• Work to complete: Looking through the records below, please work out how many lines contain "layout". Give only that number.

• Supplied material:
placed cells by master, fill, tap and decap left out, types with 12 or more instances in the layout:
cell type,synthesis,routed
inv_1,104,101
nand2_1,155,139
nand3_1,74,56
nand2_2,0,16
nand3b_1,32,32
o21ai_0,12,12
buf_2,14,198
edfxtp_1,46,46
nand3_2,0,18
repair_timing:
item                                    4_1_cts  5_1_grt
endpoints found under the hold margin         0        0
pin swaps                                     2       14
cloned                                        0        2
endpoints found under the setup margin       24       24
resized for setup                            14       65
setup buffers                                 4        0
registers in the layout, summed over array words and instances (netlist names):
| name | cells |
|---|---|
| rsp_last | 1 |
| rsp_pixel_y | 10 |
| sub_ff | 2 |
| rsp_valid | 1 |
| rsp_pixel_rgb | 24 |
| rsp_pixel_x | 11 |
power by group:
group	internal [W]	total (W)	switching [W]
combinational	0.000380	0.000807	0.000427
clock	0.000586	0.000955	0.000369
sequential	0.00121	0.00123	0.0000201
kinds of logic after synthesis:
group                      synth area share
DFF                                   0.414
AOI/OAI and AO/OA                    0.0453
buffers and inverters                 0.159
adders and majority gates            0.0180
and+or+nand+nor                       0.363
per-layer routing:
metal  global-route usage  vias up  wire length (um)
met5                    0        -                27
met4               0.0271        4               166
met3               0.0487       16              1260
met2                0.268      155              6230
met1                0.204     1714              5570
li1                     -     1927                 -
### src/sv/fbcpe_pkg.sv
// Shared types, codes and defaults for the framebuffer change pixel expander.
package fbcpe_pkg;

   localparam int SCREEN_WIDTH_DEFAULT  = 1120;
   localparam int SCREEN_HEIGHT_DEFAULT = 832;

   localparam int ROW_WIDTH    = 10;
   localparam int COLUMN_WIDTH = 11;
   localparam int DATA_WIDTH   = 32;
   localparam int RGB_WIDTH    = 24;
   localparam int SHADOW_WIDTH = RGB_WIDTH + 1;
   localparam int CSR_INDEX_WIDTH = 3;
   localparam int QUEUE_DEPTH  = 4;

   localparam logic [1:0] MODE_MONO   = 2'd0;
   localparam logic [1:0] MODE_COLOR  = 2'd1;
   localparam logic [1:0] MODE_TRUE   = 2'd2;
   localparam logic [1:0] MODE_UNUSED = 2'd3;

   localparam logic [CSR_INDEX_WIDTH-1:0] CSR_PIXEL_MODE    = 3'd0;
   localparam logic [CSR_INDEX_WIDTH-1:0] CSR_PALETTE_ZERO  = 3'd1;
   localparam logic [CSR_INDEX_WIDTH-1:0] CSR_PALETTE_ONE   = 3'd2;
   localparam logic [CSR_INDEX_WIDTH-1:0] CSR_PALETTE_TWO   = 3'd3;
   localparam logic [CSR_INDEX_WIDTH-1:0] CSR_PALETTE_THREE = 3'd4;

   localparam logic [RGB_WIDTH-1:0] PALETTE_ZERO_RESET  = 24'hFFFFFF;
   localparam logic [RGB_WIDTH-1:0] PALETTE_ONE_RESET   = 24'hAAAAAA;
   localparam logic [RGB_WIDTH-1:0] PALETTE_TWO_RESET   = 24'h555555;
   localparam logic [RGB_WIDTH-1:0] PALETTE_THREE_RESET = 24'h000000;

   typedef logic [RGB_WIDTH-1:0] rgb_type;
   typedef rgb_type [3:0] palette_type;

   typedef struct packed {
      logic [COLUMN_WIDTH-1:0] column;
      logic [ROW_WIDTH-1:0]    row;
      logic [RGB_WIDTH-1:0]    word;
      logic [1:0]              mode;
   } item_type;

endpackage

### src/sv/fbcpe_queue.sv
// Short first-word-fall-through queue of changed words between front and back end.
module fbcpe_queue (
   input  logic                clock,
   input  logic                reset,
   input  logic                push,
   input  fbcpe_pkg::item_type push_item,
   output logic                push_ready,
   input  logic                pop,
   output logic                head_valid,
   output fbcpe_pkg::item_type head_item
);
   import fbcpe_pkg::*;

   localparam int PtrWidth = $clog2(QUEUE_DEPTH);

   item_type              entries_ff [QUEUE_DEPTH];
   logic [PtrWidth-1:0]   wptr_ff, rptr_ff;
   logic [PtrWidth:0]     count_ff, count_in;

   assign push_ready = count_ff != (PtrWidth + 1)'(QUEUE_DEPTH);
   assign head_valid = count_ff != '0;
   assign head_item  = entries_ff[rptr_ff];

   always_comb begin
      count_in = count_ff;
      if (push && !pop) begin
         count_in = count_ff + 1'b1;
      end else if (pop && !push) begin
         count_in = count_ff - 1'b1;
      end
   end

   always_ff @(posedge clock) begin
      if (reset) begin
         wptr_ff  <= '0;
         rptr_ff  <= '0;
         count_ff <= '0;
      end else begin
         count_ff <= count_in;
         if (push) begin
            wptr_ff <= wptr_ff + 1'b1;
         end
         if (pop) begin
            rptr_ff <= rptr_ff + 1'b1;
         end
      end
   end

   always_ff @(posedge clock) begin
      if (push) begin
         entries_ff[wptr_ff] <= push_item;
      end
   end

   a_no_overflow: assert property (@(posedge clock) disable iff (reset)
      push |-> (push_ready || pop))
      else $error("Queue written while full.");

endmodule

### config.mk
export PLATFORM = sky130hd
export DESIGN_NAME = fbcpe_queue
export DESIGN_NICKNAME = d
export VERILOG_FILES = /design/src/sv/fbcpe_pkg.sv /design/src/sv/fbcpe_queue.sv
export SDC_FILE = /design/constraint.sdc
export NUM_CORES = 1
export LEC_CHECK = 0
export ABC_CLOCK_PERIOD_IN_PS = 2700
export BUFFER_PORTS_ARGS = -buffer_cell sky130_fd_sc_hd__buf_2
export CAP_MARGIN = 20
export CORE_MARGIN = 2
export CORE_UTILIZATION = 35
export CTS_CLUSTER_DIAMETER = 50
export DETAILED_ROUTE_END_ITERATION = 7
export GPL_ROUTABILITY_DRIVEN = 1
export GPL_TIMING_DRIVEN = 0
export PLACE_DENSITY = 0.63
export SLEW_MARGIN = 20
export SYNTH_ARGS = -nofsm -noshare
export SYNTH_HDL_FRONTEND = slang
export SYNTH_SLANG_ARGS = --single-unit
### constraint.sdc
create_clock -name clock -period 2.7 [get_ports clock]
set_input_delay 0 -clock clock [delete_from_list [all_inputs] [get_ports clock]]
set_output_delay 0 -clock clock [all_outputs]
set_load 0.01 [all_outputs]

• Solution: 2